Nuovi Decreti Sicurezza, Salvini non ci sta: «Li fermeremo». Meloni contro il governo: «Vogliono l’Italia come campo profughi d’Europa»

Le modifiche ai decreti del Conte I non piacciono all’opposizione di centrodestra: il segretario della Lega annuncia una raccolta firme

Non è piaciuto a Matteo Salvini il cambio di rotta sui Decreti Sicurezza, modificati ieri, 6 ottobre, dal governo Conte II. «Né porti chiusi né aperti» aveva sintetizzato il premier Giuseppe Conte, ma il segretario della Lega li definisce direttamente «decreti clandestini». E annuncia una raccolta firme per contrastare le nuove disposizioni. I nuovi Decreti Sicurezza – che, comunque, non sono stati aboliti – prevedono tra le altre cose delle multe meno severe per le Ong che salvano i migranti in mare (il massimo non sarà più di un milione di euro ma di 50 mila) e niente più confisca delle navi di soccorso, a patto che gli equipaggi informino le autorità italiane dei loro interventi. Si riallarga la protezione speciale e si ripristina l’iscrizione all’anagrafe per i rifugiati.
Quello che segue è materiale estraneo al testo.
What follows belongs to an exercise in optimizing a design on an open flow for small area and a short achievable clock period; a production flow would make more cautious choices.
At most, simulation tests tie the RTL to the original design; equivalence was not proved.
The flow treats the clock pin as an ideal source. Dropping or thinning the clock tree relies on that and would not hold on a real chip.

## run A
## mul16_top
module mul16_top(
    input clk,
    input [15:0] a,
    input [15:0] b,
    output reg [31:0] res
);
For scale: about 870 cells after synthesis, roughly 65 I/O pins, ~8700 sq um of cells after synthesis.
export LEC_CHECK = 0
export CAP_MARGIN = 20
export CORE_MARGIN = 2
export CORE_UTILIZATION = 55
export SLEW_MARGIN = 20
export SYNTH_HIERARCHICAL = 1
create_clock -name core_clock -period 22.0 [get_ports {clk}]
standard.sh (not shown) runs the stock make flow with config.mk's settings and CLKGATE_MAP_FILE= SYNTH_SCRIPT=/design/flow/synth_recipe.tcl, a recipe that flattens the netlist after the stock synthesis.
==> flow/flow/run.sh <==
#!/bin/bash
# Own layout flow: the standard ORFS flow (standard.sh), with
#  - port buffers of a small, fast buffer cell instead of the default delay buffer;
#  - the clock tree rebuilt after CTS as one level of four buffers driven by the clock
#    port (flatten_clock_core.tcl), which shortens the clock's insertion delay for all
#    registers alike;
#  - after that, and after global routing, timing repair aiming for setup slack above a
#    margin, so that the design is sized for the period it can reach rather than left at
#    minimum size by the loose clock.
# make's output goes to standard.log here; ORFS keeps each step's log in orfs/logs.
set -euo pipefail
cd "$(dirname "$0")/.."
export FLOW_DIR_OWN="$PWD/flow"
export FLOW_SETUP_MARGIN=16.9
export FLOW_IN_REG_CELL=sky130_fd_sc_hd__dfxtp_4
export BUFFER_PORTS_ARGS="-buffer_cell sky130_fd_sc_hd__buf_1"
export CTS_ARGS="-sink_clustering_enable -repair_clock_nets -dont_use_dummy_load -buf_list sky130_fd_sc_hd__clkbuf_8"
export POST_CTS_TCL="$PWD/flow/flatten_clock_post.tcl"
export PRE_GLOBAL_ROUTE_TCL="$PWD/flow/grt_margin.tcl"
bash standard.sh > standard.log 2>&1
==> flow/flow/flatten_clock_post.tcl <==
source $::env(FLOW_DIR_OWN)/flatten_clock_core.tcl
if {[info exists ::env(FLOW_IN_REG_CELL)] && $::env(FLOW_IN_REG_CELL) ne ""} {
  foreach inst [get_cells {a_r* b_r*}] {
    replace_cell $inst $::env(FLOW_IN_REG_CELL)
  }
}
detailed_placement
estimate_parasitics -placement
# size the design for the period it can reach: repair setup against a margin
set ::env(SETUP_SLACK_MARGIN) $::env(FLOW_SETUP_MARGIN)
repair_timing_helper
detailed_placement
check_placement -verbose
==> flow/flow/grt_margin.tcl <==
# the global-route stage's timing repair uses the same setup margin as after CTS
set ::env(SETUP_SLACK_MARGIN) $::env(FLOW_SETUP_MARGIN)
Other scripts of this flow, unchanged in this note and not shown: flow/flow/flatten_clock_core.tcl
Run A: flow completed, timing, DRC and antenna clean
Inputs modified between run A and run B:
diff --git a/flow/flow/run.sh b/flow/flow/run.sh
--- a/flow/flow/run.sh
+++ b/flow/flow/run.sh
@@ -14 +14 @@
-export FLOW_SETUP_MARGIN=16.9
+export FLOW_SETUP_MARGIN=0
Diff run A..run B | worst clock skew | negligible
On overall die height, run A and run B are basically level.
A end point of the critical path of res[19] is what run B shows, while res[21] belongs to run A.
Summary of run B over run A: fraction of final layout cells sized beyond drive strength 1 dropped 4.5 points, post-detailed-routing wire length dropped about 1.1%.
Summary of the comparison: sequential share of layout area is higher in run B, relative to run A.
Compared with run A, run B shows a setup slack after layout that is 0.029 ns lower.
NOTE: final non-filler cell area in run B falls short of that of run A
Reg2reg setup slack in run B vs run A: down 0.18 ns
Fmax ended up 1.2 MHz lower on run B than on run A.
Any difference in share of the clock period used by the worst path after layout between run B and run A is small enough to ignore.
The following lists how run C was set up differently from run B:
diff --git a/flow/flow/run.sh b/flow/flow/run.sh
--- a/flow/flow/run.sh
+++ b/flow/flow/run.sh
@@ -14 +14 @@
-export FLOW_SETUP_MARGIN=0
+export FLOW_SETUP_MARGIN=16.95
--- outcome ---
- On final period utilization: run C sits below run B.
- Multi-input combinational area share (run C over run B): decrease, 2.6 points
- Compared with run B, run C shows a post-layout utilization of the core that is 2.4 points higher.
- On worst hold-check slack, run C does worse than run B.
- Diff run B -> run C: synthesis-to-finish area growth went up; net count of the finished layout went up; worst setup slack went up.
No functional check of the RTL was part of any run of this note. In every run of this note, the design's own scripts or RTL, not TritonCTS, make the clock network.

========
Setup of juniper:
Another version of the RTL of mul16_top (not shown whole).
Size: roughly 860 cells after synthesis, ~0.0087 mm2 of cells after synthesis.
==> flow/design.v (excerpt) <==
module mul16_top(
    input clk,
    input [15:0] a,
    input [15:0] b,
    output reg [31:0] res
);
clock: 22.0 ns
lec_check: 0
cap_margin: 20
core_margin: 2
core_utilization: 55
slew_margin: 20
synth_hierarchical: 1
==> flow/flow/run.sh <==
#!/bin/bash
# Own layout flow: the standard ORFS flow (standard.sh), with
#  - port buffers of a small, fast buffer cell instead of the default delay buffer;
#  - the clock tree rebuilt after CTS as one level of four buffers driven by the clock
#    port (flatten_clock_core.tcl), which shortens the clock's insertion delay for all
#    registers alike;
#  - after that, and after global routing, timing repair aiming for setup slack above a
#    margin, so that the design is sized for the period it can reach rather than left at
#    minimum size by the loose clock.
# make's output goes to standard.log here; ORFS keeps each step's log in orfs/logs.
set -euo pipefail
cd "$(dirname "$0")/.."
export FLOW_DIR_OWN="$PWD/flow"
export FLOW_SETUP_MARGIN=0
export FLOW_IN_REG_CELL=sky130_fd_sc_hd__dfxtp_4
export BUFFER_PORTS_ARGS="-buffer_cell sky130_fd_sc_hd__buf_1"
export CTS_ARGS="-sink_clustering_enable -repair_clock_nets -dont_use_dummy_load -buf_list sky130_fd_sc_hd__clkbuf_8"
export POST_CTS_TCL="$PWD/flow/flatten_clock_post.tcl"
export PRE_GLOBAL_ROUTE_TCL="$PWD/flow/grt_margin.tcl"
bash standard.sh > standard.log 2>&1
Scripts as last shown in full above: flow/flow/flatten_clock_post.tcl, flow/flow/grt_margin.tcl
Other scripts of this flow, unchanged in this note and not shown: flow/flow/flatten_clock_core.tcl
Input changes introduced in pepper (baseline for comparison: juniper):
- CORE_UTILIZATION changed from 55 to 72
### Flow results
pepper did not stop at any stage, and its layout met the timing, design-rule and antenna checks.
Against juniper, fmax in pepper fell slightly.
Delta (pepper minus juniper): fraction of area in multi-input gates picked up an extra 0.72 points; total instance count after detailed placement saw a decrease; met2 routing resource usage after global routing increased by 9.6 points relative to the old numbers; synthesized cell area about even.
juniper → pepper: non-clock inverter count in the final layout ~0 delta; number of cells on the critical path +16.
Relative to pepper, the following input files were edited for ember:
- changing CORE_UTILIZATION from 72 to 55
--- a/flow/flow/run.sh
+++ b/flow/flow/run.sh
@@ -13,5 +13,5 @@
 export FLOW_DIR_OWN="$PWD/flow"
 export FLOW_SETUP_MARGIN=0
-export FLOW_IN_REG_CELL=sky130_fd_sc_hd__dfxtp_4
+export FLOW_IN_REG_CELL=sky130_fd_sc_hd__dfxtp_2
 export BUFFER_PORTS_ARGS="-buffer_cell sky130_fd_sc_hd__buf_1"
 export CTS_ARGS="-sink_clustering_enable -repair_clock_nets -dont_use_dummy_load -buf_list sky130_fd_sc_hd__clkbuf_8"
### Flow results
In ember, the global-route usage over all layers came out 6.6 points below the value in pepper.
Comparing ember and pepper, the lower die area is on pepper.
For violation count after the first detailed-route iteration, dividing the value from pepper by the value from ember gives 1.2.
The data arrival time of the critical path reported for ember is greater than that of pepper by 100 ps.
Taking pepper as the reference point, the final-layout worst hold slack of ember rises by 55 ps.
Cell depth of the worst setup path was lower in ember than in pepper.
Across both runs, worst-case setup margin in the final layout was lower for ember than for pepper.
Actual slew at the worst max-slew pin in ember is 6.6 ps lower than in pepper
In the metrics for ember and pepper, the one carrying the lower wire length is pepper.
Against pepper, global-route wire length before repair in ember rose by a few percent.
For nickel, these inputs were changed with respect to ember:
- changing CORE_UTILIZATION from 55 to 65
--- a/flow/flow/run.sh
+++ b/flow/flow/run.sh
@@ -13,5 +13,5 @@
 export FLOW_DIR_OWN="$PWD/flow"
 export FLOW_SETUP_MARGIN=0
-export FLOW_IN_REG_CELL=sky130_fd_sc_hd__dfxtp_2
+export FLOW_IN_REG_CELL=sky130_fd_sc_hd__dfxtp_4
 export BUFFER_PORTS_ARGS="-buffer_cell sky130_fd_sc_hd__buf_1"
 export CTS_ARGS="-sink_clustering_enable -repair_clock_nets -dont_use_dummy_load -buf_list sky130_fd_sc_hd__clkbuf_8"
## What came out
Relative to ember, total instance count after detailed placement decreased by about 3% in nickel.
ember → nickel: final RePlAce weighted congestion decreased 0.047, global routing met2 resource utilization increased 9.0 points, design area increased 66 um2, cell count decreased 31.
met3 layer usage reported by global route was lower in nickel than in ember.
Going from ember to nickel, final critical-path required period shrinks by 140 ps.
Compared with ember, nickel shows a row count that is 6.7% lower.
First element of the critical path: b_r[6] -> ember, res[30] -> nickel
In every run of this note, the design's own scripts or RTL, not TritonCTS, make the clock network.

## port drivers added, routing unchanged
Ports are ideal in the flow. The routed layouts listed here were re-timed in OpenROAD. Step 1, drivers: a clkbuf_16 drives clk and a buf_2 each remaining input, both assumed. Step 2 also shifts input and output timing later by t, the mid clock arrival at the registers, as if the neighbouring blocks saw the same clock. Slacks: ideal / step 1 / step 2; pairs: ideal / step 1.
run	t, ns	slack for setup (ns)	hold WS [ns]	worst setup path after step 2	slew at the worst register clock pin (ns)
run A	0.245	16.956 / 16.852 / 17.098	0.628 / 0.628 / 0.628	register to output	0.09 / 0.09
run B	0.247	16.927 / 16.822 / 16.932	0.630 / 0.630 / 0.630	register to register	0.09 / 0.09
run C	0.246	16.980 / 16.876 / 17.122	0.627 / 0.627 / 0.627	register to output	0.09 / 0.09
juniper	0.231	16.974 / 16.882 / 16.999	0.627 / 0.627 / 0.627	register to register	0.08 / 0.08
pepper	0.229	16.921 / 16.863 / 16.921	0.612 / 0.612 / 0.612	register to register	0.07 / 0.07
ember	0.232	16.811 / 16.811 / 16.811	0.667 / 0.667 / 0.667	register to register	0.08 / 0.08
nickel	0.232	16.950 / 16.857 / 16.992	0.637 / 0.637 / 0.637	register to register	0.08 / 0.08
After both steps setup and hold are still met in every run listed.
«Non so che cosa abbiano da festeggiare», ha detto Salvini ai margini dell’assemblea di Confindustria Cremona. «Si torna esattamente alla mangiatoia sull’immigrazione clandestina e ai permessi regalati a chiunque cammina per strada e agli sbarchi a migliaia». Presente all’assemblea anche Giorgia Meloni, leader di Fratelli d’Italia, che si è allineata alla posizione di Salvini sugli interventi della maggioranza. Meloni ha accusato il governo di voler trasformare l’Italia in un «un campo profughi d’Europa» (attualmente in Ue esiste l’operazione Irini, avviata il primo aprile e dedicata anche al controllo dei movimenti migratori nel Mediterraneo, ndr), definendo un «paradosso» il voler varare ulteriori misure restrittive per il Covid-19 «nei confronti gli italiani» e allentare la stratta «sulle Ong».